**Assignment:**
Go through the lines below and tally those containing the string "constraint". Respond with the number only.

**Supplied material:**
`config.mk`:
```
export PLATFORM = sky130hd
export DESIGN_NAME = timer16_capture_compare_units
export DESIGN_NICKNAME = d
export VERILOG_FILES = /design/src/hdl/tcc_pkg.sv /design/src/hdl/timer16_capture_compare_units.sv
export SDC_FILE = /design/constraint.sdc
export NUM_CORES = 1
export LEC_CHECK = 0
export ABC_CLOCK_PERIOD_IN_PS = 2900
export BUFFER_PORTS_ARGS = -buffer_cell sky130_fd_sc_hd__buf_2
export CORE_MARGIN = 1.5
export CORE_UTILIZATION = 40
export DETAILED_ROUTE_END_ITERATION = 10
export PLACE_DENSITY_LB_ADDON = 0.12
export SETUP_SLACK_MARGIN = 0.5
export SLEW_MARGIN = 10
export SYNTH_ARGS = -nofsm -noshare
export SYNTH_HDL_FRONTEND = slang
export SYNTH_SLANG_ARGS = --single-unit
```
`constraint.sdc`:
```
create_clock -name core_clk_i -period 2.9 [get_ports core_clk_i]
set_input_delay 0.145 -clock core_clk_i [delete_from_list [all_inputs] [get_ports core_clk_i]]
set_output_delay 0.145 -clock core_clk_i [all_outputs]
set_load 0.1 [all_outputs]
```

**Response for this exercise:**
2